Report: Apple Offered FBI Help with Texas Shooter's iPhone
Apple and the FBI are at odds once again, days after an Air Force veteran, Devin Kelley, shot and killed 26 people in a Sutherland Springs, Texas church.
As the FBI struggled to access Kelley's phone, which a Washington Post report said is an iPhone, the FBI did not ask Apple for assistance in the first 48 hours after the shooting, according to Reuters. The timing may prove crucial if Kelley owned an iPhone with an enabled Touch ID; the sensors recognize the owners' fingerprints -- dead or alive -- if it was used within 48 hours of the last login.
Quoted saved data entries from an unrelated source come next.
## src/rtl/esp_at_pkg.sv

```systemverilog
// Shared types and constants for the ESP32 AT-command sequencer:
// FSM encoding, ASCII result patterns and the fixed command table.
package esp_at_pkg;

  typedef enum logic [2:0] {
    S_IDLE,
    S_SEND,
    S_SEND_CR,
    S_SEND_LF,
    S_WAIT,
    S_DONE
  } state_t;

  localparam int unsigned CMD_MAX  = 16;
  localparam int unsigned CMD_BITS = 8 * CMD_MAX;
  localparam int unsigned IDX_W    = 4;
  localparam int unsigned LEN_W    = 5;
  localparam int unsigned HIST_W   = 56;

  localparam logic [7:0]  ASCII_CR = 8'h0D;
  localparam logic [7:0]  ASCII_LF = 8'h0A;
  localparam logic [31:0] RESP_OK  = {"OK", ASCII_CR, ASCII_LF};
  localparam logic [55:0] RESP_ERR = {"ERROR", ASCII_CR, ASCII_LF};

  // Command strings are right-justified; byte 0 is the most significant used byte.
  localparam logic [CMD_BITS-1:0] CMD_AT     = CMD_BITS'("AT");
  localparam logic [CMD_BITS-1:0] CMD_RST    = CMD_BITS'("AT+RST");
  localparam logic [CMD_BITS-1:0] CMD_CWMODE = CMD_BITS'("AT+CWMODE=1");
  localparam logic [CMD_BITS-1:0] CMD_CIPMUX = CMD_BITS'("AT+CIPMUX=0");

  localparam logic [LEN_W-1:0] LEN_AT     = LEN_W'(2);
  localparam logic [LEN_W-1:0] LEN_RST    = LEN_W'(6);
  localparam logic [LEN_W-1:0] LEN_CWMODE = LEN_W'(11);
  localparam logic [LEN_W-1:0] LEN_CIPMUX = LEN_W'(11);

  function automatic logic [LEN_W-1:0] cmd_len(input logic [7:0] id);
    case (id)
      8'd1:    return LEN_RST;
      8'd2:    return LEN_CWMODE;
      8'd3:    return LEN_CIPMUX;
      default: return LEN_AT;
    endcase
  endfunction

  function automatic logic [7:0] cmd_byte(input logic [7:0] id, input logic [IDX_W-1:0] idx);
    logic [CMD_BITS-1:0] s;
    logic [LEN_W-1:0]    pos;
    case (id)
      8'd1:    s = CMD_RST;
      8'd2:    s = CMD_CWMODE;
      8'd3:    s = CMD_CIPMUX;
      default: s = CMD_AT;
    endcase
    pos = cmd_len(id) - LEN_W'(1) - {1'b0, idx};
    s   = s >> {pos, 3'b000};
    return s[7:0];
  endfunction

endpackage

```

## src/rtl/esp_at_resp_match.sv

```systemverilog
// Seven-byte receive history with clear, plus the OK / ERROR line comparators.
// Comparators look at the history including the byte accepted this cycle.
module esp_at_resp_match
  import esp_at_pkg::*;
(
  input  logic       clk,
  input  logic       rst,
  input  logic       clr,
  input  logic       shift,
  input  logic [7:0] data,
  output logic       hit_ok,
  output logic       hit_err
);

  logic [HIST_W-1:0] hist;
  logic [HIST_W-1:0] hist_next;

  always_comb begin
    hist_next = hist;
    if (shift) hist_next = {hist[HIST_W-9:0], data};
  end

  assign hit_ok  = (hist_next[31:0] == RESP_OK);
  assign hit_err = (hist_next == RESP_ERR);

  always_ff @(posedge clk or negedge rst) begin
    if (!rst)       hist <= '0;
    else if (clr)   hist <= '0;
    else if (shift) hist <= hist_next;
  end

endmodule

```

## src/rtl/esp_at_seq.sv

```systemverilog
// AT-command sequencer: sends a table command plus CR LF, then waits for OK/ERROR.
// Define ESP_AT_TIMEOUT_EN to compile in the response timeout counter.
module esp_at_seq
  import esp_at_pkg::*;
#(
  parameter int unsigned TIMEOUT_CYCLES = 100_000_000,
  parameter int unsigned CMD_W          = 2
) (
  input  logic             clk,
  input  logic             rst,
  input  logic             start,
  input  logic [CMD_W-1:0] cmd_id,
  output logic             busy,
  output logic             done,
  output logic             ok,
  output logic             err,
  output logic             tout,
  output logic [7:0]       tx_data,
  output logic             tx_valid,
  input  logic             tx_ready,
  input  logic [7:0]       rx_data,
  input  logic             rx_valid,
  output logic             rx_ready
);

  if (TIMEOUT_CYCLES < 2) begin : g_bad_timeout
    $error("esp_at_seq: TIMEOUT_CYCLES must be at least 2");
  end

  state_t             state, state_d;
  logic [IDX_W-1:0]   idx, idx_d;
  logic [CMD_W-1:0]   cmd, cmd_d;
  logic               busy_d, done_d, ok_d, err_d, tout_d, tx_valid_d;
  logic [7:0]         tx_data_d;
  logic               wait_clr;
  logic               rx_shift;
  logic               hit_ok, hit_err;
  logic               timeout_hit;

  // The receiver is never back-pressured; bytes outside WAIT are simply dropped.
  assign rx_ready = 1'b1;
  assign rx_shift = (state == S_WAIT) && rx_valid;

  esp_at_resp_match u_match (
    .clk     (clk),
    .rst     (rst),
    .clr     (wait_clr),
    .shift   (rx_shift),
    .data    (rx_data),
    .hit_ok  (hit_ok),
    .hit_err (hit_err)
  );

`ifdef ESP_AT_TIMEOUT_EN
  localparam int unsigned CNT_W = $clog2(TIMEOUT_CYCLES);
  logic [CNT_W-1:0] cnt;

  always_ff @(posedge clk or negedge rst) begin
    if (!rst)                 cnt <= '0;
    else if (wait_clr)        cnt <= '0;
    else if (state == S_WAIT) cnt <= cnt + CNT_W'(1);
  end

  assign timeout_hit = (cnt == CNT_W'(TIMEOUT_CYCLES - 1));
`else
  assign timeout_hit = 1'b0;
`endif

  // Next state and next registered outputs
  always_comb begin
    state_d    = state;
    idx_d      = idx;
    cmd_d      = cmd;
    ok_d       = ok;
    err_d      = err;
    tout_d     = tout;
    done_d     = 1'b0;
    tx_valid_d = tx_valid;
    tx_data_d  = tx_data;
    wait_clr   = 1'b0;

    case (state)
      S_IDLE: begin
        if (start) begin
          cmd_d      = cmd_id;
          ok_d       = 1'b0;
          err_d      = 1'b0;
          tout_d     = 1'b0;
          idx_d      = '0;
          state_d    = S_SEND;
          tx_valid_d = 1'b1;
          tx_data_d  = cmd_byte(8'(cmd_id), IDX_W'(0));
        end
      end
      S_SEND: begin
        if (tx_ready) begin
          if ({1'b0, idx} == cmd_len(8'(cmd)) - LEN_W'(1)) begin
            state_d   = S_SEND_CR;
            tx_data_d = ASCII_CR;
          end else begin
            idx_d     = idx + IDX_W'(1);
            tx_data_d = cmd_byte(8'(cmd), idx + IDX_W'(1));
          end
        end
      end
      S_SEND_CR: begin
        if (tx_ready) begin
          state_d   = S_SEND_LF;
          tx_data_d = ASCII_LF;
        end
      end
      S_SEND_LF: begin
        if (tx_ready) begin
          state_d    = S_WAIT;
          tx_valid_d = 1'b0;
          tx_data_d  = 8'h00;
          wait_clr   = 1'b1;
        end
      end
      S_WAIT: begin
        // A result line completing on the expiry cycle takes priority over timeout
        if (hit_ok) begin
          ok_d    = 1'b1;
          done_d  = 1'b1;
          state_d = S_DONE;
        end else if (hit_err) begin
          err_d   = 1'b1;
          done_d  = 1'b1;
          state_d = S_DONE;
        end else if (timeout_hit) begin
          tout_d  = 1'b1;
          done_d  = 1'b1;
          state_d = S_DONE;
        end
      end
      S_DONE: begin
        state_d = S_IDLE;
      end
      default: begin
        state_d    = S_IDLE;
        tx_valid_d = 1'b0;
      end
    endcase

    busy_d = (state_d != S_IDLE);
  end

  always_ff @(posedge clk or negedge rst) begin
    if (!rst) begin
      state    <= S_IDLE;
      idx      <= '0;
      cmd      <= '0;
      busy     <= 1'b0;
      done     <= 1'b0;
      ok       <= 1'b0;
      err      <= 1'b0;
      tout     <= 1'b0;
      tx_valid <= 1'b0;
      tx_data  <= 8'h00;
    end else begin
      state    <= state_d;
      idx      <= idx_d;
      cmd      <= cmd_d;
      busy     <= busy_d;
      done     <= done_d;
      ok       <= ok_d;
      err      <= err_d;
      tout     <= tout_d;
      tx_valid <= tx_valid_d;
      tx_data  <= tx_data_d;
    end
  end

endmodule

```

## config.mk

```make
export PLATFORM = sky130hd
export DESIGN_NAME = esp_at_seq
export DESIGN_NICKNAME = d
export VERILOG_FILES = /design/src/rtl/esp_at_pkg.sv /design/src/rtl/esp_at_resp_match.sv /design/src/rtl/esp_at_seq.sv
export SDC_FILE = /design/constraint.sdc
export NUM_CORES = 1
export LEC_CHECK = 0
export CAP_MARGIN = 20
export CORE_MARGIN = 4
export CORE_UTILIZATION = 53
export CTS_CLUSTER_SIZE = 40
export DETAILED_ROUTE_END_ITERATION = 6
export PLACE_DENSITY_LB_ADDON = 0.25
export SYNTH_ARGS = -nofsm -noshare
export SYNTH_HDL_FRONTEND = slang
export SYNTH_SLANG_ARGS = --single-unit
```

## constraint.sdc

```tcl
create_clock -name clk -period 2.46 [get_ports clk]
set_input_delay 0.246 -clock clk [delete_from_list [all_inputs] [get_ports clk]]
set_output_delay 0.246 -clock clk [all_outputs]
set_load 0.03 [all_outputs]
```

==> summary by stage <==
Power
The power density normalized to cell area is 1270 nW/um^2. Summed over all cells, the static leakage comes to around 2.1 nW. The largest vdd supply drop is roughly 0.71 mV. Internal power comes to approximately 3.8 mW.

Per report_power, the clock group accounts for 17.0% of the total. Per report_power, the sequential group accounts for 26.1% of the total. Of the total power, the share spent switching nets is approximately two fifths. Combinational logic is responsible for approximately 57% of the overall power. Summed over all nets, the switching power comes to 2.72 mW.

STA
The number of max-slew violations in the final report is 0. On the final layout, the worst hold slack is 0.277 ns. The number of failing setup endpoints in the final timing report is 0. The total count of hold-check failures in the final report is 0. The final critical path takes up between 90% and 100% of the cycle. The slew at the pin with the worst max-slew slack is roughly 0.57 ns. Based on the critical path, the design can be clocked at up to around 420 MHz. The worst clock skew on the final layout is around 0.013 ns. In this run the tightest slew margin relative to its limit is between 60% and 70%.

Setup repair after global routing could not meet its margin everywhere. The smallest clock period supported by the final layout is computed as 2.37 ns.

Synthesis
The fraction of synthesized cell area in xor and xnor cells is 1.19%. The main combinational cell family by area after synthesis is simple AND/OR/NAND/NOR gates. The post-synthesis instance total is 505.

The count of warnings emitted by yosys is 0. Counting distinct cell types in the post-synthesis netlist gives 63. The post-synthesis average cell area is 8.53 um^2. After Yosys synthesis, and, or, nand and nor cells account for about 28% of the synthesized area.

Synthesis inferred a little under 80 register bits. The post-synthesis adder-cell area fraction is between 2 and 2.5%. The area fraction in compound gates after synthesis is around 17%. Of all flip-flops after synthesis, the portion carrying an async set or reset was between 90% and 100%. For this run, the leading register cell type out of synthesis is dfrtp_1.

The cell area after synthesis is roughly 4300 um^2. Yosys mapped a number of flops with a built-in enable equal to 0. Sequential elements use between 40% and 50% of the synthesized area. In the synthesized netlist, mux cells make up approximately 2.4% of the area.

Final layout
The core utilization of the finished layout is between 60% and 70%. The final layout contains 558 nets. The layout has between 600 and 700 filler cells. In the final layout, the share of cells above drive strength 1 is 11.9%. The growth of design area from synthesis to finish is 18.7%.

The antenna diode count is 0.

Floorplan
The die is 98.1 um wide. The area of the die is around 9600 um^2. For this design the top-level I/O count stands at 30. The initial utilization of the core area, before any placement, comes to ~55%. From bottom edge to top edge, the die measures between 90 and 100 um. The placeable core region is 7810 um^2. The number of placement rows is 32.

Global routing
The first global-routing pass estimated around 19000 um of wire. The number of global-route vias before repair is between 3000 and 4000. Summed over all layers, the global routing overflow is 0. The initial antenna violation count is 0. The largest net degree at the start of global routing is 67. Global routing consumed, over all layers together, a little under a quarter of the routing resources.

Route
The remaining antenna violation count is 0. In the routed design, unresolved DRC markers number 0. The routed design uses around 490 um of met3 wire.

After detailed routing, the wire length on met1 is between 4000 and 5000 um. Dividing the detail-routed wire length by the instance count gives between 15 and 20 um. The detail-routed via count per cell is just over 6. The DRC violation total after the first TritonRoute iteration is 231. The detailed-route wire length is between 10000 and 15000 um. The met2 routed wirelength is 5410 um. The pre-antenna-repair detailed-routing pass consisted of 5 iterations.

The overall via count from detail_route is 3876. The highest signal layer in the routed design is met4.

Setup path
The capture point of the worst reg-to-reg path is tx_data[3]. In this run the worst path has a maximum fanout of 6. The worst path arrival time is 2.60 ns. The startpoint identified for the worst register-to-register timing path is idx[0]. The startpoint type of the worst setup path is a flop. The data required time at the worst endpoint is 2.69 ns. The setup check on the worst reg-to-reg path leaves a slack of a little over 0.09 ns. The depth of the worst register-to-register path is 8.

The class of the most critical setup path is reg2reg. STA classifies the critical path endpoint as a flop.

Placement
The post-detailed-placement half-perimeter wirelength is ~7500 um. The number of buffers added on ports is 26. At the end of routability-driven placement, the weighted congestion stood at roughly 0.9.

Min path
The path class of the tightest hold or removal check is in2async.

CTS
The clock tree synthesis step divided the H-tree into 3 levels. At the later pin of the worst-skew pair, clock insertion delay measures 0.35 ns. The number of buffers on the longest clock path is 2. Clock tree synthesis inserted a total of 9 buffers. In this run the post-CTS setup repair buffer count came out at 0.

The clock root buffer is clkbuf_8. The clock edge transition at the registers on the reported setup and hold paths is 0.09 ns. The clock net sink count is between 70 and 80. TritonCTS built the clock tree.

Job
The tool flagged a number of max-cap violations equal to 0.

Run status
The flow ran to the end, and the final reports show no timing, DRC or antenna violations.
==> what timing repair did <==
action,CTS,global route
pin swaps,0,1
endpoints found under the hold margin,11,0
resized for setup,4,10
hold buffers,1,0
setup endpoints to repair,4,7
==> sequential cells by signal, summed over array words and instances, names as in the netlist <==
signal        flops
u_match.hist     56
idx               4
ok                1
state             3
err               1
busy              1
tx_data           7
cmd               2
tx_valid          1
done              1
==> layout by cell type (no fill, tap or decap), types with 6 or more instances in the layout <==
master / Yosys / routed
nand2_1: 137 / 137
dfrtp_1: 77 / 77
a21oi_1: 66 / 66
clkdlybuf4s50_1: 0 / 25
buf_4: 3 / 23
nor2_1: 19 / 17
nand3_1: 16 / 16
o21ai_0: 14 / 13
clkbuf_8: 0 / 11
nor2b_1: 9 / 9
inv_1: 8 / 8
nand4b_1: 8 / 8
nor4b_1: 7 / 7
nand4_1: 7 / 7
mux2i_1: 7 / 7
a211oi_1: 6 / 6
a31oi_1: 6 / 6
ha_1: 8 / 6
==> kinds of logic after synthesis <==
group,count (synthesis)
AND/OR/NAND/NOR,241
flip-flops,77
multiplexers,10
XOR/XNOR,5
adder cells (fa/ha/maj),8
buffers and inverters,42
AO/OA/AOI/OAI,120
other,2
==> cell type report <==
cell class                      count  area, um^2  area share, %
Timing Repair Buffer               52         493           9.64
Clock buffer                       11         151           2.96
Inverter                            8        30.0          0.587
Sequential cell                    77        1930           37.7
Tap cell                          102         128           2.50
Multi-Input combinational cell    387        2300           45.0
Clock inverter                      5        81.3           1.59
==> routing by layer <==
| layer | global-route usage (%) | up-vias |
|---|---|---|
| met5 | 0 | - |
| met4 | 10.6 | 0 |
| met3 | 3.64 | 20 |
| met2 | 37.9 | 121 |
| met1 | 30.8 | 1902 |
| li1 | - | 1833 |
==> power by group through the flow <==
stage | sequential [mW] | clock (mW) | combinational, mW
floorplan | 1.73 | 0 | 2.24
CTS | 1.69 | 1.12 | 3.35
global placement | 1.70 | 0 | 3.21
finish | 1.70 | 1.10 | 3.70
detailed placement | 1.71 | 0 | 3.26
global route | 1.72 | 1.19 | 4.01
==> worst max-delay path: stages, from the launching register on <==
cell and delay [ns]:
dfrtp_1 0.43, ha_1 0.25, xnor2_2 0.17, ha_4 0.36, xor2_4 0.21, and2_4 0.20, o21ai_1 0.07, a221o_1 0.34
a41o_1 0.23
==> worst max path at each step <==
| stage | start | to | slack [ns] | cells after the start |
|---|---|---|---|---|
| 5_1_grt | idx[0] | tx_data[1] | -0.01 | 9 |
| 3_5_place_dp | idx[0] | tx_data[3] | -0.09 | 8 |
| 4_1_cts | idx[0] | tx_data[3] | 0.003 | 8 |
| 3_3_place_gp | idx[0] | tx_data[0] | 0.003 | 8 |
| 6_report | idx[0] | tx_data[3] | 0.09 | 8 |
| 2_1_floorplan | cmd[1] | tx_data[3] | 0.05 | 8 |
==> synth_stat cells, drive strengths merged (2+ instances only) <==
| cell | number | share of area (%) |
|---|---|---|
| nand4 | 7 | 1.0 |
| mux2i | 7 | 1.6 |
| clkbuf | 15 | 1.3 |
| or3 | 2 | 0.29 |
| o22ai | 4 | 0.87 |
| a211o | 3 | 0.61 |
| nor2b | 9 | 1.3 |
| a221oi | 2 | 0.41 |
| xnor2 | 2 | 0.41 |
| nor3 | 2 | 0.35 |
| nand3b | 2 | 0.35 |
| nand2b | 3 | 0.44 |
| and2 | 2 | 0.35 |
| a21o | 2 | 0.35 |
| ha | 8 | 2.3 |
| nand4bb | 2 | 0.52 |
| inv | 8 | 0.70 |
| mux2 | 3 | 0.78 |
| nand2 | 137 | 12 |
| a21oi | 66 | 7.7 |
| dfrtp | 77 | 45 |
| a41o | 2 | 0.46 |
| a31oi | 6 | 0.87 |
| and4b | 3 | 0.70 |
| o21a | 2 | 0.35 |
| a211oi | 6 | 1.0 |
| buf | 19 | 2.4 |
| xor2 | 3 | 0.78 |
| or4 | 5 | 0.96 |
| nand3 | 16 | 1.9 |
| nor4b | 7 | 1.4 |
| o21ai | 16 | 1.9 |
| nor4bb | 4 | 0.93 |
| conb | 2 | 0.17 |
| nor3b | 3 | 0.52 |
| nand4b | 8 | 1.6 |
| nor2 | 20 | 1.8 |
| nor4 | 5 | 0.73 |
==> through the flow <==
stage	setup slack (ns)	power, mW	std cells	instance area, um^2	TNS [ns]
final	0.0912	6.50	642	5110	0
after global routing	-0.0103	6.92	642	5110	-0.0103
after CTS	0.00284	6.16	642	5040	0
after detailed placement	-0.0859	4.97	625	4790	-0.236
after global placement	0.00344	4.92	625	4790	0
after floorplan	0.0511	3.97	506	4310	0
No activity file was read; power rests on OpenSTA's default activity.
Once the 48 hours pass, the iPhone can only be accessed with a passcode. It is unclear which iPhone model Kelley had and whether he had Touch ID enabled.
Cupertino-based Apple issued a statement to BuzzFeed News on Wednesday that the company had offered assistance to the FBI on Tuesday.
"Our team immediately reached out to the FBI after learning from their press conference on Tuesday that investigators were trying to access a mobile phone," said Apple. "We offered assistance and said we would expedite our response to any legal process they send us."
Apple's statements about reaching out to the FBI to offer assistance, and the subsequent rebuff, matched with earlier reporting from the Washington Post.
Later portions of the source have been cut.